Dr Wu Lien-Teh is Lam Sai Kit's first cousin once removed.



Dealing with the deadly plague at the height of winter in Manchuria, China, in 1910-1911 and without personal protection equipment, N95 masks, and a biosafety lab must be a daunting task for plague fighter, Dr. Wu Lien Teh. I should know having a small taste of dealing with the deadly emerging Nipah encephalitis among Malaysia pig farmers in 1998-1999.

Both plague and Nipah encephalitis are zoonotic infections, the reservoir of plague being the tarabagan marmot and the flying fox in the case of Nipah. Back then, Malaysia was not equipped to handle such a highly pathogenic virus. At least we had a fairly well equipped lab, unlike Dr. Wu Lien Teh who had to do autopsies in the deceased homes, worked in a lab with no running water and grew the deadly bacteria at lab temperature kept warm with a big wooden stove. Fortunately, he had the use of a microscope whenever there was electricity!

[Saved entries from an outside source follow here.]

File: config.mk
export PLATFORM = sky130hd
export DESIGN_NAME = arbitro_paridade_flat
export DESIGN_NICKNAME = d
export VERILOG_FILES = /design/src/rtl/arbitro_paridade_if.sv /design/src/rtl/arbitro_paridade.sv /design/src/flat_wrapper.sv
export SDC_FILE = /design/constraint.sdc
export NUM_CORES = 1
export LEC_CHECK = 0
export BUFFER_PORTS_ARGS = -buffer_cell sky130_fd_sc_hd__buf_2
export CORE_MARGIN = 8
export CORE_UTILIZATION = 38
export CTS_CLUSTER_SIZE = 24
export DETAILED_ROUTE_END_ITERATION = 8
export PLACE_DENSITY_LB_ADDON = 0.05
export RECOVER_POWER = 25
export SETUP_SLACK_MARGIN = 0.1
export SLEW_MARGIN = 25
export SYNTH_ARGS = -nofsm -noshare
export SYNTH_HDL_FRONTEND = slang
export SYNTH_SLANG_ARGS = --single-unit
File: constraint.sdc
create_clock -name clk -period 2.9 [get_ports clk]
set_input_delay 0.145 -clock clk [delete_from_list [all_inputs] [get_ports clk]]
set_output_delay 0.145 -clock clk [all_outputs]
set_load 0.01 [all_outputs]
File: src/rtl/arbitro_paridade_if.sv
// Handshake and result bundle for the shared parity checker.
// The master side offers words from two requesters and the slave side returns parity results.
interface arbitro_paridade_if #(
  parameter int LARGURA = 8
);
  logic               req0_valid;
  logic [LARGURA-1:0] req0_dado;
  logic               req0_pronto;
  logic               req1_valid;
  logic [LARGURA-1:0] req1_dado;
  logic               req1_pronto;
  logic               saida_valida;
  logic               saida_id;
  logic               saida_paridade;
  logic               ocupado;

  modport master (
    output req0_valid, req0_dado, req1_valid, req1_dado,
    input  req0_pronto, req1_pronto, saida_valida, saida_id, saida_paridade, ocupado
  );

  modport slave (
    input  req0_valid, req0_dado, req1_valid, req1_dado,
    output req0_pronto, req1_pronto, saida_valida, saida_id, saida_paridade, ocupado
  );
endinterface

File: src/rtl/arbitro_paridade.sv
// Two requesters share a single serial parity accumulator, one bit per cycle.
// Conflicts are resolved round-robin; each result is reported as a one-cycle pulse.
module arbitro_paridade #(
  parameter int LARGURA = 8
) (
  input  logic                 clk,
  input  logic                 reset,
  arbitro_paridade_if.slave    bus
);

  typedef enum logic [1:0] {
    OCIOSO,
    SERIAL,
    RESULTADO
  } estado_t;

  localparam int            CW      = $clog2(LARGURA + 1);
  localparam logic [CW-1:0] CNT_FIM = CW'(LARGURA - 1);

  estado_t            estado_q, estado_d;
  logic               ultimo_q, ultimo_d;
  logic               id_q, id_d;
  logic               acc_q, acc_d;
  logic [CW-1:0]      cnt_q, cnt_d;
  logic [LARGURA-1:0] shift_q, shift_d;
  logic               saida_valida_q, saida_valida_d;
  logic               saida_id_q, saida_id_d;
  logic               saida_paridade_q, saida_paridade_d;

  logic               grant;
  logic               pronto0;
  logic               pronto1;

  // With both requesters waiting, the one not served last wins.
  always_comb begin
    grant = bus.req1_valid;
    if (bus.req0_valid && bus.req1_valid) begin
      grant = ~ultimo_q;
    end
    pronto0 = (estado_q == OCIOSO) && !reset && bus.req0_valid && !grant;
    pronto1 = (estado_q == OCIOSO) && !reset && bus.req1_valid &&  grant;
  end

  always_comb begin
    estado_d         = estado_q;
    ultimo_d         = ultimo_q;
    id_d             = id_q;
    acc_d            = acc_q;
    cnt_d            = cnt_q;
    shift_d          = shift_q;
    saida_valida_d   = 1'b0;
    saida_id_d       = saida_id_q;
    saida_paridade_d = saida_paridade_q;

    case (estado_q)
      OCIOSO: begin
        if (pronto0 || pronto1) begin
          shift_d  = pronto1 ? bus.req1_dado : bus.req0_dado;
          id_d     = pronto1;
          ultimo_d = pronto1;
          acc_d    = 1'b0;
          cnt_d    = '0;
          estado_d = SERIAL;
        end
      end
      SERIAL: begin
        acc_d   = acc_q ^ shift_q[0];
        shift_d = shift_q >> 1;
        cnt_d   = cnt_q + CW'(1);
        // The final bit is folded straight into the registered result.
        if (cnt_q == CNT_FIM) begin
          estado_d         = RESULTADO;
          saida_valida_d   = 1'b1;
          saida_paridade_d = acc_q ^ shift_q[0];
          saida_id_d       = id_q;
        end
      end
      RESULTADO: begin
        estado_d = OCIOSO;
      end
      default: begin
        estado_d = OCIOSO;
      end
    endcase
  end

  always_ff @(posedge clk or posedge reset) begin
    if (reset) begin
      estado_q         <= OCIOSO;
      ultimo_q         <= 1'b1;
      id_q             <= 1'b0;
      acc_q            <= 1'b0;
      cnt_q            <= '0;
      shift_q          <= '0;
      saida_valida_q   <= 1'b0;
      saida_id_q       <= 1'b0;
      saida_paridade_q <= 1'b0;
    end else begin
      estado_q         <= estado_d;
      ultimo_q         <= ultimo_d;
      id_q             <= id_d;
      acc_q            <= acc_d;
      cnt_q            <= cnt_d;
      shift_q          <= shift_d;
      saida_valida_q   <= saida_valida_d;
      saida_id_q       <= saida_id_d;
      saida_paridade_q <= saida_paridade_d;
    end
  end

  assign bus.req0_pronto    = pronto0;
  assign bus.req1_pronto    = pronto1;
  assign bus.saida_valida   = saida_valida_q;
  assign bus.saida_id       = saida_id_q;
  assign bus.saida_paridade = saida_paridade_q;
  assign bus.ocupado        = (estado_q != OCIOSO);

endmodule

File: src/flat_wrapper.sv
// flat-port wrapper written by rule: the top's interface ports become plain ports
module arbitro_paridade_flat 
#(
  parameter int LARGURA = 8
)
  (clk, reset, bus_req0_valid, bus_req0_dado, bus_req1_valid, bus_req1_dado, bus_req0_pronto, bus_req1_pronto, bus_saida_valida, bus_saida_id, bus_saida_paridade, bus_ocupado);
  arbitro_paridade_if #(.LARGURA(LARGURA)) bus_i ();
  input  logic clk;
  input  logic reset;
  input wire logic [$bits(bus_i.req0_valid)-1:0] bus_req0_valid;
  input wire logic [$bits(bus_i.req0_dado)-1:0] bus_req0_dado;
  input wire logic [$bits(bus_i.req1_valid)-1:0] bus_req1_valid;
  input wire logic [$bits(bus_i.req1_dado)-1:0] bus_req1_dado;
  output wire logic [$bits(bus_i.req0_pronto)-1:0] bus_req0_pronto;
  output wire logic [$bits(bus_i.req1_pronto)-1:0] bus_req1_pronto;
  output wire logic [$bits(bus_i.saida_valida)-1:0] bus_saida_valida;
  output wire logic [$bits(bus_i.saida_id)-1:0] bus_saida_id;
  output wire logic [$bits(bus_i.saida_paridade)-1:0] bus_saida_paridade;
  output wire logic [$bits(bus_i.ocupado)-1:0] bus_ocupado;
  assign bus_i.req0_valid = bus_req0_valid;
  assign bus_i.req0_dado = bus_req0_dado;
  assign bus_i.req1_valid = bus_req1_valid;
  assign bus_i.req1_dado = bus_req1_dado;
  assign bus_req0_pronto = bus_i.req0_pronto;
  assign bus_req1_pronto = bus_i.req1_pronto;
  assign bus_saida_valida = bus_i.saida_valida;
  assign bus_saida_id = bus_i.saida_id;
  assign bus_saida_paridade = bus_i.saida_paridade;
  assign bus_ocupado = bus_i.ocupado;
  arbitro_paridade #(.LARGURA(LARGURA)) u_core (.clk(clk), .reset(reset), .bus(bus_i));
endmodule
# Word level (Yosys, flattened, before mapping)
# Cells that the tools add are included.
# word_totals
output_inout_bits	6
wordCells	45
n_memories	0
ramBits	0
rom_bits	0
latch_bits	0
input_bits	20
ff_bits	20
# op_classes
magnitude_cmp	0
reduce_logical	16
bitwise_logic	2
mul	0
div_mod_pow	0
add_sub_neg	1
n_shift	0
n_eq_ne	4
n_mux	13
# op_table
op	n
2-to-1 mux 8 bit	2
one-hot mux 8 bit (2 select lines)	1
one-hot mux 4 bit (2 select lines)	1
AND reduction 2 bit	4
logical AND 1 bit	6
adder 4 x 1 -> 4 bit, second input constant	1
== test 4 x 3 -> 1 bit, second input constant	1
2-to-1 mux 1 bit	4
2-to-1 mux 2 bit	2
2-to-1 mux 4 bit	1
one-hot mux 2 bit (2 select lines)	1
nonzero test 2 bit	2
== test 2 x 1 -> 1 bit, second input constant	1
logical NOT 1 bit	2
logical NOT 2 bit	1
inequality test 2 x 1 -> 1 bit, second input constant	1
inequality test 2 bit, second input constant	1
one-hot mux 1 bit (2 select lines)	1
logical OR 1 bit	1
inverter 1 bit	1
bitwise XOR 1 bit	1

# Depth between registers and ports, before layout
# depth
word_depth	7
depth_mapped	4
depth_no_buf	4

# Worst setup path after synthesis
# OpenSTA, ideal clock, no wires.
# synth_path
kind	flip-flop to flip-flop
startpoint	register u_core.ultimo_q
endpoint	register u_core.shift_q[2]
period_less_slack_ns	1.456
t_arrival_ns	1.330
required_ns	2.774
stages_incl_launch_ff	5
n_path_buf	1
path_slack_ns	1.444
setup_ns	0.126
path_cell_list	dfstp_2 a21boi_0 buf_4 mux2_2 a221o_1
# synth_via
elab_chain_cells	7
elab_cells_between_ends	11
cone_classes	eq/ne: 1; mux: 4; bitwise: 1; reduce/logical: 5
# synth_rtl
element	line_no	text
start, declared	arbitro_paridade.sv:21	logic ultimo_q, ultimo_d;
start signal, assigned	arbitro_paridade.sv:100	ultimo_q <= ultimo_d;
inverter 1 bit *	arbitro_paridade.sv:38	grant = ~ultimo_q;
2-to-1 mux 1 bit *	arbitro_paridade.sv:37	if (bus.req0_valid && bus.req1_valid) begin
logical NOT 1 bit	arbitro_paridade.sv:40	pronto0 = (estado_q == OCIOSO) && !reset && bus.req0_valid && !grant;
logical AND 1 bit	arbitro_paridade.sv:40	
logical OR 1 bit	arbitro_paridade.sv:57	if (pronto0 || pronto1) begin
inequality test 2 bit (no line)	n/a	
AND reduction 2 bit (no line)	n/a	
end signal, assigned	arbitro_paridade.sv:104	shift_q <= shift_d;
end, declared	arbitro_paridade.sv:25	logic [LARGURA-1:0] shift_q, shift_d;
# Mark *: on every way between the ends. The rest lies on a longest branch, timed or not. The select of a mux whose other input is x is not followed.
# A chain may end at the register's enable or synchronous reset.

# Worst setup path in the final report
# layout_path
startpoint	register u_core.estado_q[1]
endpoint	output bus_req1_pronto
# layout_via
elab_chain_cells	4
# layout_rtl
element	line_no	text
start, declared	arbitro_paridade.sv:20	estado_t estado_q, estado_d;
start signal, assigned	arbitro_paridade.sv:99	estado_q <= estado_d;
logical NOT 2 bit	arbitro_paridade.sv:41	pronto1 = (estado_q == OCIOSO) && !reset && bus.req1_valid && grant;
logical AND 1 bit (3 in series)	arbitro_paridade.sv:41	
end, declared	flat_wrapper.sv:15	output wire logic [$bits(bus_i.req1_pronto)-1:0] bus_req1_pronto;
# Every way passes these cells.

==> results.json <==
{
  "fmax_mhz": 573,
  "synth.ff_latch_count": 20,
  "start_util_pct": 40.4,
  "setup_viol": 0,
  "r2r_slack_ns": 1.32,
  "syn_inst": 91,
  "synthDistinctLibCells": 33,
  "ctsResizeCount": 0,
  "clockRootBuffer": "clkbuf_4",
  "dp_cells": 143,
  "power-per-cell-area_mw_per_mm2": 930,
  "clk_pin_slew_worst_paths_ns": 0.11,
  "path_delay_family": "simple AND/OR/NAND/NOR gates",
  "cellLeakagePower_nw": 0.609,
  "synth_area_mm2": 0.00101,
  "dp_hpwl_um": 1670,
  "path_class": "register to primary output",
  "drt-initial-drc-count": 28,
  "clk_latency_ns": 0.30,
  "synth_edf_count": 0,
  "die_h_um": 67.5,
  "grt_pass1_vias": 834,
  "io_buffers": 25,
  "dr.pass1.iters": 4,
  "cp_cell_sequence": "or3_4, and2b_2, buf_2",
  "fin_util_pct": 47.2,
  "grt_pass1_wl_um": 3720,
  "drc_errors": 0,
  "period_needed_ns": 1.75,
  "nets": 139,
  "cp-start-kind": "register",
  "skew_ns": 0.00443,
  "numCtsBuffers": 3,
  "worst_setup_path_end_kind": "primary output",
  "synthMostInstantiatedCell": "dfrtp_1",
  "syn2layout_area_growth_pct": 17.0,
  "hold_viol": 0,
  "vdd_drop_max_mv": 0.357,
  "fin_crit_sh_pct": 60.2,
  "cts_tree": "done",
  "p_total_mw": 1.10,
  "dieWidth_um": 67.5,
  "synth-seq-area-share_pct": 49.7,
  "cts_sinks": 20,
  "synth_area_per_cell_um2": 11.1,
  "fin_cells": 147,
  "drv_slew": 0,
  "crit_buf_inv": 1,
  "worst_slack_ns": 1.15,
  "vias": 766,
  "fin_area_mm2": 0.00118,
  "async_reset_ff_share_pct": 100,
  "cts_setup_buffers": 0,
  "rsz0062_at_grt": "no",
  "synth_commonest_cells": "19 x dfrtp_1, 9 x mux2i_1, 8 x inv_1",
  "die-area_mm2": 0.00456,
  "synth.area.top_cells": "dfrtp_1 47%, mux2i_1 8.9%, mux2_2 4.5%",
  "synth_largest_area_cell": "dfrtp_1",
  "wl_um": 2140,
  "critPathMaxFanout": 8,
  "synth_top_area_share_pct": 47.1,
  "arrival_ns": 1.60,
  "whs_ns": 0.00353,
  "core_area_mm2": 0.00250,
  "critPathMaxStageDelay_ns": 0.47,
  "clk_path_buf_depth": 2,
  "grt_use_total_pct": 10.6,
  "tns_ns": 0,
  "status": "complete, no violations",
  "grt_max_degree": 21,
  "synth_ff_type": "dfrtp_1",
  "hold_path_class": "primary input to asynchronous set/reset pin",
  "required_ns": 2.76,
  "dpl_cell_area_mm2": 0.00115,
  "avgRoutedWirePerCell_um": 14.6,
  "syn_nets": 112,
  "antenna_found_initial": 0,
  "worst_slew_pin_slew_ns": 0.751,
  "critPathSlowestCell": "dfrtp_1",
  "drt-vias-per-instance": 5.21,
  "htreeDepth": 1,
  "ios": 26,
  "pre_cts_slack_ns": 1.32,
  "slew_headroom_pct": 49.9,
  "holdBufCountCts": 0,
  "antennaDiodeCount": 0,
  "synth-warning-count": 0,
  "ant_nets": 0,
  "fillCellCount": 248,
  "max_cap_viol_count": 0,
  "place.gp.congestion": 0.788,
  "overflow": 0,
  "drive_above_1_share_pct": 34.2,
  "rows": 18
}
[worst register-to-register path, delay by kind of cell (launching register included)]
kind	cells	cell delay, ns
muxes	1	0.37
and+or+nand+nor	2	0.65
DFF	1	0.47
[worst paths after layout]
kind,start,to,cells past startpoint
worst max-delay path,u_core.estado_q[1]$_DFFE_PP0P_,bus_req1_pronto,3
worst min-delay path,reset,u_core.shift_q[1]$_DFFE_PP0P_,2
worst max register to register,u_core.estado_q[1]$_DFFE_PP0P_,u_core.bus.saida_id$_DFFE_PP0P_,3
worst min register to register,u_core.id_q$_DFFE_PP0P_,u_core.id_q$_DFFE_PP0P_,1
max in group asynchronous,reset,u_core.bus.saida_valida$_DFF_PP0_,2
min in group clk,bus_req0_dado[7],u_core.shift_q[7]$_DFFE_PP0P_,3
[final cells by class]
cell class,instances,area (um^2),area share [%]
flip-flops and latches,20,502,42.5
well taps,30,37.5,3.18
repair buffers,26,131,11.1
inverters,8,30.0,2.54
multi-input cells,59,444,37.6
clock buffers,4,36.3,3.07
[cells by family after synthesis]
group / count (synthesis) / share of synthesized area [%]
and+or+nand+nor: 23 / 12.4
AOI/OAI and AO/OA: 21 / 16.1
DFF: 20 / 49.7
muxes: 13 / 13.4
adders and majority gates: 1 / 1.24
xor gates and xnor gates: 1 / 0.868
buffers and inverters: 12 / 6.32
[power breakdown]
group	switching (mW)	internal [mW]	total [mW]	leakage, nW
clock	0.0854	0.0765	0.162	0.0210
sequential	0.0872	0.408	0.496	0.247
combinational	0.223	0.218	0.442	0.342
total	0.396	0.703	1.10	0.609
[cell usage in the layout (no fill, tap or decap), types with 2 or more instances in the layout]
cell type   n
mux2i_1     9
o21ai_0     4
inv_1       8
o221ai_1    3
nand2_1     7
a222oi_1    2
buf_2      24
mux2_2      4
and2b_2     2
dfrtp_1    19
a21o_1      3
nor2_1      6
clkbuf_4    3
a22o_1      2
[registers in the layout, indices dropped and copies added, names as in the netlist]
signal and flops:
u_core.shift_q 8, u_core.cnt_q 4, u_core.estado_q 2, u_core.acc_q 1, u_core.bus.saida_id 1, u_core.bus.saida_paridade 1
u_core.bus.saida_valida 1, u_core.id_q 1, u_core.ultimo_q 1
[layer usage]
layer / GRT usage (%) / vias up / wire length (um)
li1: - / 376 / -
met1: 13.2 / 364 / 1020
met2: 16.4 / 24 / 980
met3: 2.81 / 2 / 121
met4: 5.48 / 0 / 20
met5: 0 / - / 0
Note: power is estimated with default switching activity, not from simulation.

The present outbreak of COVID-19 is a good time to recall the hardships that Dr. Wu must have endured, and to appreciate his contributions to medical science. Besides taking care of severely ill patients, he had to take on the role of epidemiologist, bacteriologist, pathologist, public health officer, all single-handedly. He understood very well the risks he was taking in trying to contain the outbreak, but this did not deter him from the task at hand. He initiated the concept of public health measures such as isolation, containment, mitigation, and even designed simple masks made with gauze and cotton. The legacy left behind by Dr. Wu lives on in our fight against COVID-19.

Dr. Wu managed to bring the plague epidemic to a close at the end of April 1911, a mere 5 months after the outbreak started in Manchuria. As for COVID-19, the end is nowhere in sight and we are still struggling to fight the pandemic despite international collaboration and all that modern science and technology has to offer.

This virus hunter is humbled by the work of Dr. Wu, his uncle, whom he vaguely remembers meeting in Ipoh in the early 1950s following his return to Malaysia.